My initial guess is that it is around the fuel injectors as well, but I can't find anything. It happened after an oil change, but I am fairly certain that was only coincidental. I cannot think of anything that would happen during an oil change to cause the problem.

Looks like I'm off to my least favorite place... the dealership.

Thanks.


----------



## RAW2U (Jul 31, 2012)

Did you have any luck at the dealer? My 2012 cruze 1.4 t has same thing today when my wife came home she said today the fuel smell over powered a new air freshener she had put in the car. Ours has got worst over the last month. And no one has touched our car since the last recall. 

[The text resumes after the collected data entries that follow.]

### design.v
module	nco(	
		o_gen_clk,
		i_nco_num,
		clk,
		rst_n);
output		o_gen_clk	;	 
input	[31:0]	i_nco_num	;
input		clk		;	 
input		rst_n		;
reg	[31:0]	cnt		;
reg		o_gen_clk	;
always @(posedge clk or negedge rst_n) begin
	if(rst_n == 1'b0) begin
		cnt		<= 32'd0;
		o_gen_clk	<= 1'd0	;
	end else begin
		if(cnt >= i_nco_num/2-1) begin
			cnt 	<= 32'd0;
			o_gen_clk	<= ~o_gen_clk;
		end else begin
			cnt <= cnt + 1'b1;
		end
	end
end
endmodule
module	fnd_dec(
		o_seg,
		i_num);
output	[6:0]	o_seg		;	 
input	[3:0]	i_num		;
reg	[6:0]	o_seg		;
always @(i_num) begin 
 	case(i_num) 
 		4'd0:	o_seg = 7'b111_1110; 
 		4'd1:	o_seg = 7'b011_0000; 
 		4'd2:	o_seg = 7'b110_1101; 
 		4'd3:	o_seg = 7'b111_1001; 
 		4'd4:	o_seg = 7'b011_0011; 
 		4'd5:	o_seg = 7'b101_1011; 
 		4'd6:	o_seg = 7'b101_1111; 
 		4'd7:	o_seg = 7'b111_0000; 
 		4'd8:	o_seg = 7'b111_1111; 
 		4'd9:	o_seg = 7'b111_0011; 
 		4'd10:	o_seg = 7'b111_0111; 
 		4'd11:	o_seg = 7'b001_1111; 
 		4'd12:	o_seg = 7'b100_1110; 
 		4'd13:	o_seg = 7'b011_1101; 
 		4'd14:	o_seg = 7'b100_1111; 
 		4'd15:	o_seg = 7'b100_0111; 
		default:o_seg = 7'b000_0000; 
	endcase 
end
endmodule
module	double_fig_sep(
		o_left,
		o_right,
		i_double_fig);
output	[3:0]	o_left		;
output	[3:0]	o_right		;
input	[5:0]	i_double_fig	;
assign		o_left	= i_double_fig / 10	;
assign		o_right	= i_double_fig % 10	;
endmodule
module	led_disp(
		o_seg,
		o_seg_dp,
		o_seg_enb,
		i_six_digit_seg,
		i_six_dp,
		clk,
		rst_n);
output	[5:0]	o_seg_enb		;
output		o_seg_dp		;
output	[6:0]	o_seg			;
input	[41:0]	i_six_digit_seg		;
input	[5:0]	i_six_dp		;
input		clk			;
input		rst_n			;
wire		gen_clk		;
nco		u_nco(
		.o_gen_clk	( gen_clk	),
		.i_nco_num	( 32'd5000	),
		.clk		( clk		),
		.rst_n		( rst_n		));
reg	[3:0]	cnt_common_node	;
always @(posedge gen_clk or negedge rst_n) begin
	if(rst_n == 1'b0) begin
		cnt_common_node <= 4'd0;
	end else begin
		if(cnt_common_node >= 4'd5) begin
			cnt_common_node <= 4'd0;
		end else begin
			cnt_common_node <= cnt_common_node + 1'b1;
		end
	end
end
reg	[5:0]	o_seg_enb		;
always @(cnt_common_node) begin
	case (cnt_common_node)
		4'd0:	o_seg_enb = 6'b111110;
		4'd1:	o_seg_enb = 6'b111101;
		4'd2:	o_seg_enb = 6'b111011;
		4'd3:	o_seg_enb = 6'b110111;
		4'd4:	o_seg_enb = 6'b101111;
		4'd5:	o_seg_enb = 6'b011111;
		default:o_seg_enb = 6'b111111;
	endcase
end
reg		o_seg_dp		;
always @(cnt_common_node) begin
	case (cnt_common_node)
		4'd0:	o_seg_dp = i_six_dp[0];
		4'd1:	o_seg_dp = i_six_dp[1];
		4'd2:	o_seg_dp = i_six_dp[2];
		4'd3:	o_seg_dp = i_six_dp[3];
		4'd4:	o_seg_dp = i_six_dp[4];
		4'd5:	o_seg_dp = i_six_dp[5];
		default:o_seg_dp = 1'b0;
	endcase
end
reg	[6:0]	o_seg			;
always @(cnt_common_node) begin
	case (cnt_common_node)
		4'd0:	o_seg = i_six_digit_seg[6:0];
		4'd1:	o_seg = i_six_digit_seg[13:7];
		4'd2:	o_seg = i_six_digit_seg[20:14];
		4'd3:	o_seg = i_six_digit_seg[27:21];
		4'd4:	o_seg = i_six_digit_seg[34:28];
		4'd5:	o_seg = i_six_digit_seg[41:35];
		default:o_seg = 7'b111_1110;  
	endcase
end
endmodule
module	ir_rx(	
		o_data,
		i_ir_rxb,
		clk,
		rst_n);
output	[31:0]	o_data		;
input		i_ir_rxb	;
input		clk		;
input		rst_n		;
parameter	IDLE		= 2'b00	;
parameter	LEADCODE	= 2'b01	;	 
parameter	DATACODE	= 2'b10	;	 
parameter	COMPLETE	= 2'b11	;	 
wire		clk_1M				;
nco		u_nco(
		.o_gen_clk	( clk_1M	),
		.i_nco_num	( 32'd50	),
		.clk		( clk		),
		.rst_n		( rst_n		));
wire		ir_rx		;
assign		ir_rx = ~i_ir_rxb;
reg	[1:0]	seq_rx				;
always @(posedge clk_1M or negedge rst_n) begin
	if(rst_n == 1'b0) begin
		seq_rx <= 2'b00;
	end else begin
		seq_rx <= {seq_rx[0], ir_rx};
	end
end
reg	[15:0]	cnt_h		;
reg	[15:0]	cnt_l		;
always @(posedge clk_1M or negedge rst_n) begin
	if(rst_n == 1'b0) begin
		cnt_h <= 16'd0;
		cnt_l <= 16'd0;
	end else begin
		case(seq_rx)
			2'b00	: cnt_l <= cnt_l + 1;
			2'b01	: begin
				cnt_l <= 16'd0;
				cnt_h <= 16'd0;
			end
			2'b11	: cnt_h <= cnt_h + 1;
		endcase
	end
end
reg	[1:0]	state		;
reg	[5:0]	cnt32		;
always @(posedge clk_1M or negedge rst_n) begin
	if(rst_n == 1'b0) begin
		state <= IDLE;
		cnt32 <= 6'd0;
	end else begin
		case (state)
			IDLE: begin
				state <= LEADCODE;
				cnt32 <= 6'd0;
			end
			LEADCODE: begin
				if (cnt_h >= 8500 && cnt_l >= 4000) begin
					state <= DATACODE;
				end else begin
					state <= LEADCODE;
				end
			end
			DATACODE: begin
				if (seq_rx == 2'b01) begin
					cnt32 <= cnt32 + 1;
				end else begin
					cnt32 <= cnt32;
				end
				if (cnt32 >= 6'd32 && cnt_l >= 1000) begin
					state <= COMPLETE;
				end else begin
					state <= DATACODE;
				end
			end
			COMPLETE: state <= IDLE;
		endcase
	end
end
reg	[31:0]	data		;
reg	[31:0]	o_data		;
always @(posedge clk_1M or negedge rst_n) begin
	if(rst_n == 1'b0) begin
		data <= 32'd0;
	end else begin
		case (state)
			DATACODE: begin
				if (cnt_l >= 1000) begin
					data[32-cnt32] <= 1'b1;
				end else begin
					data[32-cnt32] <= 1'b0;
				end
			end
			COMPLETE: o_data <= data;
		endcase
	end
end
endmodule
module	top(
		o_seg_enb,
		o_seg_dp,
		o_seg,
		i_ir_rxb,
		clk,
		rst_n);
output	[5:0]	o_seg_enb	;
output		o_seg_dp	;
output	[6:0]	o_seg		;
input		i_ir_rxb	;
input		clk		;
input		rst_n		;
wire [31:0]	out_data	;
ir_rx		ir_rx_u0(	
		.o_data(out_data),
		.i_ir_rxb(i_ir_rxb),
		.clk(clk),
		.rst_n(rst_n));
wire [23:0]	in_num		  ;
wire [6:0]	out_seg_sec_right ;
wire [6:0]	out_seg_sec_left  ;
wire [6:0]	out_seg_min_right ;
wire [6:0]	out_seg_min_left  ;
wire [6:0]	out_seg_hour_right;
wire [6:0]	out_seg_hour_left ;
assign		out_data[3:0] = in_num[3:0]	;
assign		out_data[7:4] = in_num[7:4]	;
assign		out_data[11:8] = in_num[11:8]	;
assign		out_data[15:12] = in_num[15:12]	;
assign		out_data[19:16] = in_num[19:16]	;
assign		out_data[23:20] = in_num[23:20]	;
fnd_dec		fnd_dec_u0(
		.o_seg(out_seg_sec_right),
		.i_num(in_num[3:0]));
fnd_dec		fnd_dec_u1(
		.o_seg(out_seg_sec_left),
		.i_num(in_num[7:4]));
fnd_dec		fnd_dec_u2(
		.o_seg(out_seg_min_right),
		.i_num( in_num[11:8]));
fnd_dec		fnd_dec_u3(
		.o_seg(out_seg_min_left),
		.i_num(in_num[15:12]));
fnd_dec		fnd_dec_u4(
		.o_seg(out_seg_hour_right),
		.i_num(in_num[19:16]));
fnd_dec		fnd_dec_u5(
		.o_seg(out_seg_hour_left),
		.i_num(in_num[23:20]));
wire [41:0]	in_six_digit_seg	;
assign		in_six_digit_seg = {out_seg_hour_left, out_seg_hour_right, out_seg_min_left, out_seg_min_right, out_seg_sec_left, out_seg_sec_right};
led_disp	led_disp_u0(
		.o_seg(o_seg),
		.o_seg_dp(o_seg_dp),
		.o_seg_enb(o_seg_enb),
		.i_six_digit_seg(in_six_digit_seg),
		.i_six_dp(6'h0),
		.clk(clk),
		.rst_n(rst_n));
endmodule
### run.sh
#!/bin/bash
# OpenROAD 26Q1-2900-gdf79404cd8, Yosys 0.63+post, stock flow scripts
make -C /OpenROAD-flow-scripts/flow DESIGN_CONFIG=/design/flow/config.mk WORK_HOME=/design/flow/orfs finish
### config.mk
export PLATFORM = sky130hd
export DESIGN_NAME = top
export DESIGN_NICKNAME = top
export VERILOG_FILES = /design/flow/design.v
export SDC_FILE = /design/flow/constraint.sdc
export NUM_CORES = 4
export LEC_CHECK = 1
export CORE_UTILIZATION = 40
### constraint.sdc
current_design top

set clk_period 3.3
set clk_io_pct 0.2

create_clock -name clk0 -period $clk_period [get_ports {clk}]

set non_clock_inputs [all_inputs -no_clocks]
set_input_delay [expr $clk_period * $clk_io_pct] -clock clk0 $non_clock_inputs
set_output_delay [expr $clk_period * $clk_io_pct] -clock clk0 [all_outputs]
**flow/design.v**
```verilog
`timescale 1ns / 1ps
module FIFO #(
    parameter ADDR_WIDTH = 3, 
    DATA_WIDTH = 8
)(
        input clk,
        input reset,
        input wr,
        output full,
        input [DATA_WIDTH-1 : 0] wr_data,
        input rd,
        output empty,
        output[DATA_WIDTH-1 : 0] rd_data
);
    wire [ADDR_WIDTH-1 :0] w_wr_addr, w_rd_addr;
RegisterFile #(
     .ADDR_WIDTH(ADDR_WIDTH), 
     .DATA_WIDTH(DATA_WIDTH)
) U_RegFile(
    .clk    (clk),
    .w_en   (wr & ~full), 
    .rd_addr(w_rd_addr),  
    .wr_addr(w_wr_addr), 
    .wr_data(wr_data),
    .rd_data(rd_data)
);
fifo_ctrl #(
    .ADDR_WIDTH(ADDR_WIDTH)
) U_FIFO_CTRL(
    .clk    (clk),
    .reset  (reset), 
    .wr     (wr), 
    .full   (full),
    .wr_addr(w_wr_addr),
    .rd     (rd),
    .empty  (empty),
    .rd_addr(w_rd_addr)
);
endmodule
module RegisterFile #(
    parameter ADDR_WIDTH = 3, DATA_WIDTH = 8
) (
    input                     clk,
    input                     w_en,  
    input [ADDR_WIDTH-1 : 0]  rd_addr,   
    input [ADDR_WIDTH-1 : 0]  wr_addr,  
    input [DATA_WIDTH-1 : 0]  wr_data,
    output [DATA_WIDTH-1 : 0] rd_data
);
    reg [DATA_WIDTH-1 : 0] memory [0 : 2**ADDR_WIDTH-1];  
    always @(posedge clk) begin
        if(w_en) memory[wr_addr] <= wr_data;
    end
    assign rd_data = memory[rd_addr]; 
endmodule
module fifo_ctrl #(
    parameter ADDR_WIDTH = 3
) (
    input                     clk,
    input                     reset, 
    input                     wr, 
    output                    full,
    output [ADDR_WIDTH-1 : 0] wr_addr,
    input                     rd,
    output                    empty,
    output [ADDR_WIDTH-1 : 0] rd_addr
);
    reg[ADDR_WIDTH-1 :0] wr_ptr_reg, wr_ptr_next;
    reg[ADDR_WIDTH-1 :0] rd_ptr_reg, rd_ptr_next;
    reg full_reg, full_next, empty_reg, empty_next;
assign wr_addr = wr_ptr_reg;
assign rd_addr = rd_ptr_reg;
assign full = full_reg;
assign empty = empty_reg;
always @(posedge clk, posedge reset) begin
    if (reset) begin
        rd_ptr_reg <= 0;
        wr_ptr_reg <= 0;
        empty_reg <= 1'b1;
        full_reg <= 1'b0;
    end else begin
        rd_ptr_reg <= rd_ptr_next;
        wr_ptr_reg <= wr_ptr_next;
        empty_reg <= empty_next;
        full_reg <= full_next;
    end
end
    always @(*) begin
        wr_ptr_next = wr_ptr_reg;
        rd_ptr_next = rd_ptr_reg;
        full_next = full_reg;
        empty_next = empty_reg;
        case ({wr, rd})
            2'b01: begin  
                if(~empty_reg) begin
                    rd_ptr_next = rd_ptr_reg + 1;
                    full_next = 1'b0; 
                    if (rd_ptr_next == wr_ptr_reg) begin
                        empty_next = 1'b1;
                    end
                end
            end 
            2'b10 : begin  
                if(~full_reg) begin
                    wr_ptr_next = wr_ptr_reg +1;
                    empty_next = 1'b0;
                    if(wr_ptr_next == rd_ptr_reg) begin
                        full_next = 1'b1;
                    end
                end
            end
            2'b11 : begin  
                if (empty_reg) begin  
                    wr_ptr_next = wr_ptr_reg;
                    rd_ptr_next = rd_ptr_reg; 
                end else begin
                    wr_ptr_next = wr_ptr_reg + 1;
                    rd_ptr_next = rd_ptr_reg + 1; 
                end
            end
            default: ;
        endcase
    end
endmodule
```
**flow/run.sh**
```bash
#!/bin/bash
# OpenROAD 26Q1-2900-gdf79404cd8, Yosys 0.63+post, stock flow scripts
make -C /OpenROAD-flow-scripts/flow DESIGN_CONFIG=/design/flow/config.mk WORK_HOME=/design/flow/orfs finish
```
**flow/config.mk**
```make
export PLATFORM = sky130hd
export DESIGN_NAME = FIFO
export DESIGN_NICKNAME = FIFO
export VERILOG_FILES = /design/flow/design.v
export SDC_FILE = /design/flow/constraint.sdc
export NUM_CORES = 4
export LEC_CHECK = 1
export CORE_UTILIZATION = 50
```
**flow/constraint.sdc**
```tcl
current_design FIFO

set clk_period 2.5
set clk_io_pct 0.2

create_clock -name clk0 -period $clk_period [get_ports {clk}]

set non_clock_inputs [all_inputs -no_clocks]
set_input_delay [expr $clk_period * $clk_io_pct] -clock clk0 $non_clock_inputs
set_output_delay [expr $clk_period * $clk_io_pct] -clock clk0 [all_outputs]
```
==> results.ini <==
[drt]
vias=1489
final_antenna_net_count=0
route.detailed.wl_per_inst_um=18.8
drt_pass1_iterations=5
antenna_cells=0
finalWirelength_um=5070
drc_errors=0
first_iter_violations=83
via_per_inst=5.54

[synthesis]
synth_seq_share_pct=71.5
ys_area_mm2=0.00297
yosys_cells=143
synth_area_mm2=0.00297
async_flop_share_pct=11.1
yosysWarnings=2
ys.flops=72
synth-edff-count=64
avgSynthCellArea_um2=20.8
flop_cell=edfxtp_1
yosys.cell_types.count=29
netlist_instances=143

[floorplanning]
initial_core_util_pct=52.9
rows=27
chipArea_mm2=0.00625
die_w_um=79.0
ioPinCount=22
die_y_um=79.0
core_mm2=0.00561

[worst_setup_path]
cp_max_fo=4
cpMostUsedCell=buf_6
cp_data_required_time_ns=2.00
worstPathCellList=buf_6 > buf_16 > buf_4 > mux4_2 > mux2_4 > buf_6
path_class=reg2out
cp_slowest_stage_delay_ns=0.44
crit_path_start_kind=flip-flop
end_kind=primary output
slowest_stage=dfrtp_2
cp.arrival_ns=1.96

[placed_design]
post-place-ws_ns=0.180
dp.cells=242
port_buffers=21
gp_congestion=0.812
dp_hpwl_um=2990

[sta]
setup_slack_ns=0.0443
hold_viol=0
clock_skew_ns=0.00656
period_used_pct=98.2
finalMaxSlewViolations=0
setup_violations=0
tightest_slew_ns=0.671
period_minus_slack_ns=2.46
max-slew-margin-rel_pct=55.3
max_freq_mhz=407
rsz0062_at_grt=yes

[job]
maxCapViolations=0
warning_count=26

[clock_network]
htreeDepth=3
cts_max_path_buffers=2
path_clk_slew_ns=0.07
clock-root-buffer=clkbuf_8
clock_sinks=72
cts_tree=done
insertion_delay_ns=0.34
cts_buffers=9

[pwr]
power_density_mw_per_mm2=1110
p_leak_nw=1.26
power_mw=3.98
vdd_drop_max_mv=0.694

[layout]
layout_top_cell=edfxtp_1
utilization_pct=63.9
ff_latch_area_mm2=0.00212
drive_gt1_share_pct=36.0
logic_area_um2=778
largest_reg_flops=64
n_fill_cell=396
final_cells=269
final_cell_mix=edfxtp_1, buf_4, clkdlybuf4s50_1
area_growth_syn_to_layout_pct=20.7

[global_routing]
antenna_found_initial=0
grt_use_total_pct=20.5
grt_max_degree=19
grt_first_pass_wirelength_um=8220
grt_overflow=0
grt_pass1_vias=1580

[status]
status=completed

[worst_hold_path]
worstHoldPathType=in2async

[metrics by stage]
step | setup TNS [ns] | hold WS (ns) | instance area (µm²)
finish | 0 | 0.388 | 3580
global route | -0.0104 | 0.422 | 3580
global placement | 0 | 0.497 | 3330
CTS | 0 | 0.393 | 3620
floorplan | 0 | 0.315 | 2970
detailed placement | 0 | 0.506 | 3330
[report_power, final]
part,switching [mW],internal (mW)
Sequential,0.164,1.53
Clock,0.410,0.354
Combinational,0.550,0.972
Total,1.12,2.86
[repair_timing]
item,4_1_cts,5_1_grt
hold buffers,0,0
gates resized,29,3
buffers inserted,12,0
cloned,2,0
endpoints found under the setup margin,8,5
[path summary, 6_finish.rpt]
path                                            from                   endpoint  slack [ns]  depth (start not counted)
max                        U_FIFO_CTRL.rd_ptr_reg[0]                 rd_data[0]        0.04                          6
min                                            reset  U_FIFO_CTRL.wr_ptr_reg[0]        0.39                          2
max reg2reg                U_FIFO_CTRL.rd_ptr_reg[0]      U_FIFO_CTRL.empty_reg        0.77                          7
min reg2reg                    U_FIFO_CTRL.empty_reg      U_FIFO_CTRL.empty_reg        0.52                          2
max in group asynchronous                      reset      U_FIFO_CTRL.empty_reg        1.83                          2
min in group clk0              U_FIFO_CTRL.empty_reg      U_FIFO_CTRL.empty_reg        0.52                          2
[final cells by class]
class                           instances  area share (%)
Inverter                                1           0.105
Clock inverter                          6            1.01
Timing Repair Buffer                   45            11.8
Sequential cell                        72            59.3
Multi-Input combinational cell         63            21.7
Tap cell                               72            2.51
Clock buffer                           10            3.56
[cell usage after synthesis (2+ instances only)]
cell type	instances	area share, %
buf_2	2	0.34
clkbuf_1	2	0.25
dfrtp_1	7	5.9
edfxtp_1	64	65
ha_1	2	0.84
mux2_2	2	0.76
mux2_4	8	4.0
mux4_1	8	7.1
mux4_2	8	6.1
nand2_1	2	0.25
nand2b_1	3	0.63
nand3b_1	2	0.51
nor2_1	4	0.51
nor3_1	4	0.67
o21ai_0	3	0.51
xnor2_1	9	2.7
[metal layers]
layer | routed length, µm | up-vias | part of all wire, % | track usage (%)
li1 | - | 678 | - | -
met1 | 2000 | 744 | 39 | 31.4
met2 | 2540 | 59 | 50 | 31.0
met3 | 416 | 8 | 8.2 | 9.80
met4 | 114 | 0 | 2.2 | 3.09
met5 | 0 | - | 0 | 0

Lmk what you find out. I will check the canister tomorrow.


----------



## McElhany00 (Jan 22, 2018)

Were you able to find the source of the fuel smell? I have the same thing going on with my 2012 and dealer doesn't know what is wrong with it.


----------



## ronjon8505 (Oct 30, 2020)

Check the Fuel Injection Pressure Damper carefully.  www.youtube.com/watch?V=wj1btgald-0
Someone else posted this video and I have the same issue...trouble is this part is nowhere to be found. Someone must have a replacement for it?


----------



## Blasirl (Mar 31, 2015)

ronjon8505 said:


> Check the Fuel Injection Pressure Damper carefully.  www.youtube.com/watch?V=wj1btgald-0
> Someone else posted this video and I have the same issue...trouble is this part is nowhere to be found. Someone must have a replacement for it?


Again, fix the link.


----------



## Monica (Feb 22, 2021)

Same problem 2015 It always happens if I idle too long. I take it on the highway drive 55+ for 20 miles or more it seems to clear it. Is that what they mean when they say Clearin' the Cat. Does it clean up the catalytic converter or something? IDK


----------



## Lulla114 (Mar 18, 2021)

JoshPocock said:


> Suddenly, I have a gas smell in the cabin after the car sits (it continues while driving). I can also smell gas in the trunk, but not outside of the car. I'm at a loss, as I do not smell anything under the hood (with the car running or off) and cannot seem to find any leaks anywhere.
> 
> Has anyone else encountered this and discovered where the leak was coming from? I really don't want to pay a dealership to "look around" for a few hours if I can at all avoid it.
> 
> It is a 2012, 1.4L Turbo


The same thing is happening to me. I've taken my car in twice to the dealership now but they claim they don't smell anything and if they can't smell it they can't fix it. My husband, children and sister have all smelled it so I know I'm not going crazy. Most recently I just basically paid $76 for them to tell me they don't smell gas and didn't do anything argh!!! Why couldn't they just do their dye diligence and check everything to see if there's some problem that could possibly cause the gas smell we smell? Very frustrating!!


----------



## cfusar0 (Oct 4, 2017)

I smelled gas/oil after driving on the highway for a while then coming to a red light with the windows up. For me, it ended up being the engine oil cooler leaking and dripping onto the catalytic converter. Pretty expensive job. Dealer quoted $1800 CAN. Probably included a new oil cooler which it didn't need, it just needed seals. Take a look at the turbo feed line that comes from the oil cooler first. That is a common leak and much easier to be replaced.


----------



## BrandonRez (Sep 21, 2021)

ronjon8505 said:


> Check the Fuel Injection Pressure Damper carefully.  www.youtube.com/watch?V=wj1btgald-0
> Someone else posted this video and I have the same issue...trouble is this part is nowhere to be found. Someone must have a replacement for it?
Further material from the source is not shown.